### Exercise prompt
Both the line below containing "No other way" and the line containing "Longest elaborated chain between the ends: 6.", along with every line between them, should be repeated exactly; no other line belongs in the answer.

=== Section Start ===

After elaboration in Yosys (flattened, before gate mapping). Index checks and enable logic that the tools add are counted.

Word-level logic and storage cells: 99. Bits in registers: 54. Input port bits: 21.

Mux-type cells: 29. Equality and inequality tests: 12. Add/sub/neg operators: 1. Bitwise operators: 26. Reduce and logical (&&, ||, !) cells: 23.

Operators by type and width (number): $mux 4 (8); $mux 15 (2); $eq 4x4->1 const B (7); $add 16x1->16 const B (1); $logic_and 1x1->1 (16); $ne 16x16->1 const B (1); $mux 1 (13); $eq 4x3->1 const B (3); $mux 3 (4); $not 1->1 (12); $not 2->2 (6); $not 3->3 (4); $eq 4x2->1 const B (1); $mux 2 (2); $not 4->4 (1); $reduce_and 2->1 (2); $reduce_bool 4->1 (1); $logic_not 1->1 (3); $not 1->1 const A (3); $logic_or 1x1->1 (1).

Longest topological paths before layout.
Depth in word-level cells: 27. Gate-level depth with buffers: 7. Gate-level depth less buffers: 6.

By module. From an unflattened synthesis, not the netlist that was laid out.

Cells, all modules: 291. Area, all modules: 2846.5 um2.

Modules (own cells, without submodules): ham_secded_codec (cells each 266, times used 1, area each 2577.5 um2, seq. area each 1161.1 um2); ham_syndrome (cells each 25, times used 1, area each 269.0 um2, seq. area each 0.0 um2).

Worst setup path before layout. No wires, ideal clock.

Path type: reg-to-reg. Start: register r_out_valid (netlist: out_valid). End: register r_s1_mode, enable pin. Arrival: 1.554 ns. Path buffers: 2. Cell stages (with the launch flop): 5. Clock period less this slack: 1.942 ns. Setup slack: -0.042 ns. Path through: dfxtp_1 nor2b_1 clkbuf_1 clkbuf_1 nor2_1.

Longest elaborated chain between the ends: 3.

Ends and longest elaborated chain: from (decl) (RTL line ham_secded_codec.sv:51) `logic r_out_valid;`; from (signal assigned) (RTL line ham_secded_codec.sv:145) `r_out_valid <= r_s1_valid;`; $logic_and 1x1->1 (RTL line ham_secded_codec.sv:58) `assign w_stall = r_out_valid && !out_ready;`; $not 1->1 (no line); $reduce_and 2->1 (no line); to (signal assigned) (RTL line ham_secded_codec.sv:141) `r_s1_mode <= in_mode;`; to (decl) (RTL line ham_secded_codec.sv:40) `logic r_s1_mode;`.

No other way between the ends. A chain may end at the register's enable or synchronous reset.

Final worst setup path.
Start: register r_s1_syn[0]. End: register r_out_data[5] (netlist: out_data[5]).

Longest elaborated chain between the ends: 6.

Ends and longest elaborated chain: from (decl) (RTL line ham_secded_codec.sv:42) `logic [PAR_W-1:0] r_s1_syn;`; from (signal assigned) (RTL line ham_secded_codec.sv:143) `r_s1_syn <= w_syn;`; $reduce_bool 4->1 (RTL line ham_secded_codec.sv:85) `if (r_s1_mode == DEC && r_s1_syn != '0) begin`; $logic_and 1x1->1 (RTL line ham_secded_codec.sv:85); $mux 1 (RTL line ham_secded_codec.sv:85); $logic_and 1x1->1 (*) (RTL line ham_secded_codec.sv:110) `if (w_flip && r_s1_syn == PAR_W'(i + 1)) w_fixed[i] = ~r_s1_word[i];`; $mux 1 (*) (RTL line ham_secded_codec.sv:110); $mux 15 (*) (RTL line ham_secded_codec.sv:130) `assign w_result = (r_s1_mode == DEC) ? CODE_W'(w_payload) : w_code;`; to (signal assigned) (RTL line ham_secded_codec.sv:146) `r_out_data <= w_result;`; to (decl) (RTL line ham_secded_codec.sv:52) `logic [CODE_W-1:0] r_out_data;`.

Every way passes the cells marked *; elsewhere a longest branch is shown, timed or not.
==> src/rtl/i2s_sample_tx.sv <==
// ---------------------------------------------------------------------------
// i2s_sample_tx
//
// Philips I2S transmitter and bus master for a mono 32-bit sample stream.
// One word per frame is taken through a valid/ready handshake into a
// one-entry holding register. The word is sent MSB first on both the left
// and the right channel. BCLK and LRCLK are generated here.
//
// Ports
//   clk           system clock, all logic on the rising edge
//   rstn          asynchronous active-low reset
//   sample        32-bit two's-complement sample word
//   sample_valid  sample is presented this cycle
//   sample_ready  holding register empty (accept = valid && ready)
//   bclk          I2S bit clock (period 2*CLK_DIV clk cycles)
//   lrclk         I2S word select, 0 = left, 1 = right
//   sdata         I2S serial data, one BCLK delayed after each LRCLK edge
//   underrun      one-cycle pulse when a frame starts with nothing to send
// ---------------------------------------------------------------------------
module i2s_sample_tx #(
    parameter int CLK_DIV = 4
) (
    input  logic        clk,
    input  logic        rstn,
    input  logic [31:0] sample,
    input  logic        sample_valid,
    output logic        sample_ready,
    output logic        bclk,
    output logic        lrclk,
    output logic        sdata,
    output logic        underrun
);

    localparam int DIV_W = (CLK_DIV > 1) ? $clog2(CLK_DIV) : 1;
    localparam logic [DIV_W-1:0] DIV_LAST = DIV_W'(CLK_DIV - 1);

    logic [DIV_W-1:0] div_cnt_reg, div_cnt_next;
    logic             bclk_reg, bclk_next;
    logic [5:0]       bit_cnt_reg, bit_cnt_next;
    logic             lrclk_reg, lrclk_next;
    logic             sdata_reg, sdata_next;
    logic             underrun_reg, underrun_next;
    logic [31:0]      cur_reg, cur_next;
    logic [31:0]      hold_reg, hold_next;
    logic             full_reg, full_next;

    logic             div_tc;
    logic             fall_evt;
    logic             frame_load;
    logic             accept;
    logic [5:0]       k_next;
    logic [4:0]       bit_idx;

    assign div_tc     = (div_cnt_reg == DIV_LAST);
    // bclk is high just before this toggle, so the toggle drives it low
    assign fall_evt   = div_tc && bclk_reg;
    assign frame_load = fall_evt && (bit_cnt_reg == 6'd63);
    assign accept     = sample_valid && !full_reg;
    assign k_next     = bit_cnt_reg + 6'd1;

    // Bit index into cur for the new slot position k:
    //   k=1..31 -> 32-k, k=32 -> 0, k=33..63 -> 64-k, k=0 -> 0 (old word LSB).
    // All four cases collapse to (-k) mod 32.
    assign bit_idx    = 5'd0 - k_next[4:0];

    always_comb begin
        div_cnt_next  = div_tc ? '0 : div_cnt_reg + DIV_W'(1);
        bclk_next     = div_tc ? ~bclk_reg : bclk_reg;
        bit_cnt_next  = bit_cnt_reg;
        lrclk_next    = lrclk_reg;
        sdata_next    = sdata_reg;
        underrun_next = 1'b0;
        cur_next      = cur_reg;
        hold_next     = hold_reg;
        full_next     = full_reg;

        if (fall_evt) begin
            bit_cnt_next = k_next;
            lrclk_next   = k_next[5];
            // cur_reg is still the old word here, which is what k=0 needs
            sdata_next   = cur_reg[bit_idx];
        end

        if (frame_load) begin
            if (full_reg) begin
                cur_next  = hold_reg;
                full_next = 1'b0;
            end else if (sample_valid) begin
                // Bypass: the word goes straight to the shifter and the
                // holding register stays empty.
                cur_next  = sample;
            end else begin
                // Nothing new: cur keeps the previous word and repeats it.
                underrun_next = 1'b1;
            end
        end else if (accept) begin
            hold_next = sample;
            full_next = 1'b1;
        end
    end

    always_ff @(posedge clk or negedge rstn) begin
        if (!rstn) begin
            div_cnt_reg  <= '0;
            bclk_reg     <= 1'b0;
            bit_cnt_reg  <= 6'd63;
            lrclk_reg    <= 1'b0;
            sdata_reg    <= 1'b0;
            underrun_reg <= 1'b0;
            cur_reg      <= '0;
            hold_reg     <= '0;
            full_reg     <= 1'b0;
        end else begin
            div_cnt_reg  <= div_cnt_next;
            bclk_reg     <= bclk_next;
            bit_cnt_reg  <= bit_cnt_next;
            lrclk_reg    <= lrclk_next;
            sdata_reg    <= sdata_next;
            underrun_reg <= underrun_next;
            cur_reg      <= cur_next;
            hold_reg     <= hold_next;
            full_reg     <= full_next;
        end
    end

    assign sample_ready = !full_reg;
    assign bclk         = bclk_reg;
    assign lrclk        = lrclk_reg;
    assign sdata        = sdata_reg;
    assign underrun     = underrun_reg;

endmodule

==> config.mk <==
export PLATFORM = sky130hd
export DESIGN_NAME = i2s_sample_tx
export DESIGN_NICKNAME = d
export VERILOG_FILES = /design/src/rtl/i2s_sample_tx.sv
export SDC_FILE = /design/constraint.sdc
export NUM_CORES = 1
export LEC_CHECK = 0
export CORE_UTILIZATION = 54
export CTS_CLUSTER_DIAMETER = 150
export DETAILED_ROUTE_END_ITERATION = 10
export GPL_ROUTABILITY_DRIVEN = 0
export PLACE_DENSITY = 0.74
export RECOVER_POWER = 100
export SLEW_MARGIN = 10
export SYNTH_ARGS = -nofsm -noshare
export SYNTH_HDL_FRONTEND = slang
export SYNTH_SLANG_ARGS = --single-unit
==> constraint.sdc <==
create_clock -name clk -period 5.3 [get_ports clk]
set_clock_uncertainty 0.15 [all_clocks]
set_input_delay 1.06 -clock clk [delete_from_list [all_inputs] [get_ports clk]]
set_output_delay 1.06 -clock clk [all_outputs]
set_load 0.02 [all_outputs]
==> summary.txt, run 1 <==
Worst r2r dst: cur_reg[22]
Die width: 83.1 um
Total Die Area: 0.00691 mm^2
Largest net degree at the start of global routing: 78
CTS tree: yes
Routed length per placed instance: 15.0 um
Period minus WS final: 3.99 ns
Synth Area in Adders: 0.00704
Residual DRC: 0
Fin area: 0.00414 mm^2
Via count: 2212
WL final: 6020 um
Number of global-route vias before repair: 2225
Post-CTS Repair Setup Buffers: 0
Ys async rst share: 1.00
Clk Latency, worst-skew pair: 0.35 ns
FF+latch count, synth: 77
# resized after CTS: 0
FP Rows: 29
Post-route ant nets: 0
Setup Total Neg Slack: 0 ns
Post-synth net total: 322
H-tree Lvls: 3
Min-Delay Endpoint: div_cnt_reg[0]
Crit path kind: flop to output port
Final #Nets: 357
Worst Setup End Kind: output port
Mux share of post-synthesis cell area: 0.254
Critical path required time: 4.09 ns
Worst endpoint data arrival time: 2.78 ns
Port Buffer Count: 39
Initial core utilization: 0.560
Antenna violations before repair: 0
Synth warn: 0
Max Cap Viol: 3
CTS Hold Bufs: 0
Final Max Slew Viols: 147
Post-DP HPWL: 3820 um
RSZ-0062 raised after global routing: false
Tot GR Track Use: 0.197
Worst Max-Slew Pin Slew: 1.89 ns
Setup crit start kind: flop
Maximum vdd drop: 0.000185 V
Post-Synth Simple-Gate Area: 0.0788
Synth Area in Compound Gates: 0.0672
Largest family of logic cells by synthesized area: multiplexers
Failing checks: capacitance limit, slew limit
Worst r2r src: full_reg
First-pass GRT wire length: 10600 um
Area Overhead vs Synth: 16.4%
Crit-path max FO: 35
Root buffer cell: clkbuf_8
WHS Path Cells: 1
Period utilization: 0.753
R2R Setup Slk: 1.58 ns
PwrDens: 287 mW/mm^2
Overflow after GRT: 0
Synthesized area: 0.00355 mm^2
Ports: 40
Slew margin rel.: -0.257
Fraction of layout cells with a size suffix above 1: 0.194
Syn avg cell area: 12.5 um^2
Post-Synth XOR/XNOR Area: 0.0197
Post-synth EDFFs: 0
Mapped Cells: 285
Clock sinks: 77
Outcome: finished with violations
Pleak: 2.03 nW
DRT iter0 DRCs: 132
Synth cell types: 35
Placed Area: 0.00395 mm^2
Min-Delay Path Class: flop to flop
CTS buffer count: 9
Fin. Hold Viols: 0
Drt pass-1 iters: 4
Core area: 0.00635 mm^2
Worst-case reg-to-reg path depth: 5
Clock transition at the registers of the reported paths: 0.07 ns
Final Setup Violations: 0
Clock tree buffer depth: 2
Main synth FF type: dfrtp_1
Vias per cell: 5.50
Hold wc startpoint: div_cnt_reg[0]
Register area share after synthesis: 0.544
Number of diodes: 0
Die H: 83.1 um
Max Freq: 251 MHz
[routing by layer]
metal	vias to the layer above	GRT usage	wire (um)
met1	1085	0.286	2970
li1	1076	-	-
met4	0	0.0893	118
met2	40	0.291	2720
met3	11	0.0368	212
met5	-	0	0
[Yosys cell counts, types with 3 or more instances]
library cell   n  share of area
xnor2_1        3         0.0074
mux4_2         8          0.051
dfstp_2        6          0.044
mux2_2        31          0.098
nand3_1        5         0.0070
mux2i_1       35          0.099
dfrtp_1       71           0.50
inv_1          3         0.0032
nor2_1        37          0.039
xor2_1         5          0.012
a21oi_1       35          0.049
nand2_1        7         0.0074
buf_4          4         0.0084
buf_2          8          0.011
[kinds of logic (layout without fill, tap and decap cells)]
logic type / count (synthesis) / after routing
flops: 77 / 77
compound gates: 43 / 43
xor+xnor: 8 / 8
buf+inv: 19 / 59
fa+ha+maj: 2 / 2
mux: 76 / 76
simple gates: 60 / 60
[per-stage QoR]
step                      utilization  std cells  hold slack, ns  worst slack (ns)  power [mW]
after floorplan                     -        285           0.253              3.07       0.700
after global placement          0.622        385           0.266              2.17       0.749
after detailed placement        0.622        385           0.274              2.11       0.754
after CTS                       0.653        401           0.286              1.88        1.19
after global routing            0.652        402           0.299              1.13        1.24
final                           0.652        402           0.293              1.31        1.19
[worst max-delay path by stage]
stage              startpoint            to  slack (ns)  depth (start not counted)
2_1_floorplan  bit_cnt_reg[0]         sdata        3.07                          8
3_3_place_gp     sample_valid    cur_reg[8]        2.17                          4
3_5_place_dp     sample_valid    cur_reg[2]        2.11                          4
4_1_cts              full_reg  sample_ready        1.88                          2
5_1_grt              full_reg  sample_ready        1.13                          2
6_report             full_reg  sample_ready        1.31                          2
[layout make-up]
cell class | instances | area, um^2
inverter | 3 | 11.3
timing repair buffer | 40 | 405
clock inverter | 6 | 62.6
tap | 77 | 96.3
sequential | 77 | 1930
fill | 486 | 2210
multi-input combinational | 189 | 1490
clock buffer | 10 | 138
[cell usage in the layout (no fill, tap or decap), drive strengths merged]
cell type      synthesis  layout
nand4bb                1       1
xnor2                  3       3
a21oi                 35      35
nand4                  1       1
mux2i                 35      35
mux4                   8       8
buf                   15       1
clkdlybuf4s50          0      34
xor2                   5       5
nor2                  39      39
inv                    3       3
nor2b                  1       1
o2111ai                1       1
clkinvlp               0       3
or3                    1       1
dfrtp                 71      71
a31oi                  1       1
o21ai                  1       1
clkinv                 0       2
ha                     2       2
a21o                   1       1
o211ai                 1       1
nand3                  7       7
nand2b                 2       2
nor3                   1       1
clkbuf                 1      11
dlygate4sd3            0       4
o21a                   2       2
dfstp                  6       6
nand2                  7       7
bufinv                 0       1
mux2                  33      33
a31o                   1       1
[worst max-delay path: stages (launching register included)]
cell	delay, ns
dfrtp_1	1.62
inv_1	0.19
clkdlybuf4s50_1	0.62
[report_power, final]
part | internal [mW] | switching, mW | leakage, nW
sequential | 0.624 | 0.0178 | 0.961
combinational | 0.0584 | 0.0397 | 0.972
clock | 0.228 | 0.218 | 0.0943
total | 0.911 | 0.275 | 2.03
Power figures use the tool's default switching activity.
==> run 2, diff against run 1 <==
==> constraint.sdc (replaced) <==
create_clock -name clk -period 4.05 [get_ports clk]
set_clock_uncertainty 0.15 [all_clocks]
set_input_delay 0.81 -clock clk [delete_from_list [all_inputs] [get_ports clk]]
set_output_delay 0.81 -clock clk [all_outputs]
set_load 0.02 [all_outputs]
==> run 2 against run 1 <==
Compared with the run above:
- clock power grew 44%
- the flow still finishes with violations (capacitance limit, slew limit)
- combinational power increased by 29%
- final area increased by 0.91%
- critical path depth increased by 4
- cell count up 0.25%
- clock-buffer cell count did not move
- critical path type is now flop to flop
- sequential power increased by 31%
- non-clock buffer count increased by 1
==> summary.txt, run 2 (synthesis gave the netlist of run 1 again) <==
Outcome: finished with violations
Failing checks: capacitance limit, slew limit
CTS buffer count: 9
Critical path required time: 4.14 ns
CTS Hold Bufs: 0
RSZ-0062 raised after global routing: false
Period minus WS final: 3.15 ns
WHS Path Cells: 1
Routed length per placed instance: 14.8 um
WHS: 0.278 ns
Total Die Area: 0.00691 mm^2
Setup Total Neg Slack: 0 ns
Ports: 40
H-tree Lvls: 3
Overflow after GRT: 0
Final Setup Violations: 0
Clk Latency, worst-skew pair: 0.36 ns
Largest net degree at the start of global routing: 78
WL final: 5950 um
Die width: 83.1 um
Crit-path max FO: 32
Final #Nets: 358
R2R Setup Slk: 0.90 ns
First-pass GRT wire length: 10800 um
Period utilization: 0.778
Worst Setup End Kind: flop
Slew margin rel.: -0.242
CTS tree: yes
Max Cap Viol: 1
Number of diodes: 0
FP Rows: 29
Min-Delay Path Class: flop to flop
Drt pass-1 iters: 4
Fin. Hold Viols: 0
Final std cells w/o fill: 403
Clock sinks: 77
Post-route ant nets: 0
Fraction of layout cells with a size suffix above 1: 0.209
Vias per cell: 5.60
Max Freq: 317 MHz
Worst-case reg-to-reg path depth: 6
Commonest non-fill, non-tap cells in the layout: dfrtp_1, nor2_1, mux2i_1, a21oi_1, clkdlybuf4s50_1
# resized after CTS: 0
Hold wc startpoint: div_cnt_reg[0]
Commonest non-fill, non-tap cell in the layout: dfrtp_1
Pleak: 2.06 nW
Final Max Slew Viols: 78
Worst r2r dst: hold_reg[23]
Initial core utilization: 0.560
Worst endpoint data arrival time: 3.24 ns
Worst Max-Slew Pin Slew: 1.86 ns
Tot GR Track Use: 0.198
Residual DRC: 0
Maximum vdd drop: 0.000270 V
Number of global-route vias before repair: 2311
Via count: 2255
Worst r2r src: bit_cnt_reg[0]
Fillcell total: 515
Crit path kind: flop to flop
Setup crit start: bit_cnt_reg[0]
Clock tree buffer depth: 2
Setup crit start kind: flop
Post-DP HPWL: 3830 um
Core area: 0.00635 mm^2
Area Overhead vs Synth: 17.5%
Port Buffer Count: 39
Dpl cells: 387
Root buffer cell: clkbuf_8
Die H: 83.1 um
PwrDens: 386 mW/mm^2
Post-CTS Repair Setup Buffers: 0
Clock transition at the registers of the reported paths: 0.08 ns
DRT iter0 DRCs: 112
Antenna violations before repair: 0
Min-Delay Endpoint: div_cnt_reg[0]
[run 2: layout make-up]
| type | instances | area [um^2] | share of cell area |
|---|---|---|---|
| Clock buffer | 10 | 138 | 0.0330 |
| Clock inverter | 6 | 86.3 | 0.0207 |
| Inverter | 3 | 11.3 | 0.00270 |
| Multi-Input combinational cell | 189 | 1510 | 0.361 |
| Sequential cell | 77 | 1940 | 0.463 |
| Tap cell | 77 | 96.3 | 0.0231 |
| Timing Repair Buffer | 41 | 400 | 0.0959 |
[run 2: power by group]
group          internal [mW]  total [mW]  switching, mW
logic                 0.0764       0.127         0.0508
clock network          0.362       0.644          0.281
registers              0.817       0.840         0.0233
total                   1.26        1.61          0.355
[run 2: worst max-delay path by stage]
stage               slack, ns           end  cells after the start
floorplan                1.82         sdata                      8
finish                   0.90  hold_reg[23]                      6
global placement         1.18   hold_reg[5]                      3
detailed placement       1.16   hold_reg[5]                      3
CTS                      1.22   hold_reg[0]                      6
global route             0.65  hold_reg[23]                      6
[run 2: layer usage]
| layer | vias up | GRT usage | part of all wire |
|---|---|---|---|
| li1 | 1085 | - | - |
| met3 | 10 | 0.0427 | 0.047 |
| met4 | 0 | 0.0815 | 0.013 |
| met1 | 1115 | 0.272 | 0.45 |
| met2 | 45 | 0.310 | 0.49 |
| met5 | - | 0 | 0 |
[run 2: through the flow]
stage | power (mW) | util | instance area [um^2] | worst slack, ns
detailed placement | 0.986 | 0.624 | 3960 | 1.16
floorplan | 0.915 | - | 3550 | 1.82
CTS | 1.63 | 0.659 | 4190 | 1.22
finish | 1.61 | 0.658 | 4180 | 0.898
global route | 1.68 | 0.658 | 4180 | 0.646
global placement | 0.980 | 0.624 | 3960 | 1.18
[run 2: critical path: stages, from the launching register on]
cell and delay, ns:
dfstp_1 0.96, ha_1 0.38, nand2_1 0.09, nor2_1 0.19
nand3_1 0.22, nand3_2 0.61, mux2_2 0.41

=== Section End ===

### Reply
No other way between the ends. A chain may end at the register's enable or synchronous reset.

Final worst setup path.
Start: register r_s1_syn[0]. End: register r_out_data[5] (netlist: out_data[5]).

Longest elaborated chain between the ends: 6.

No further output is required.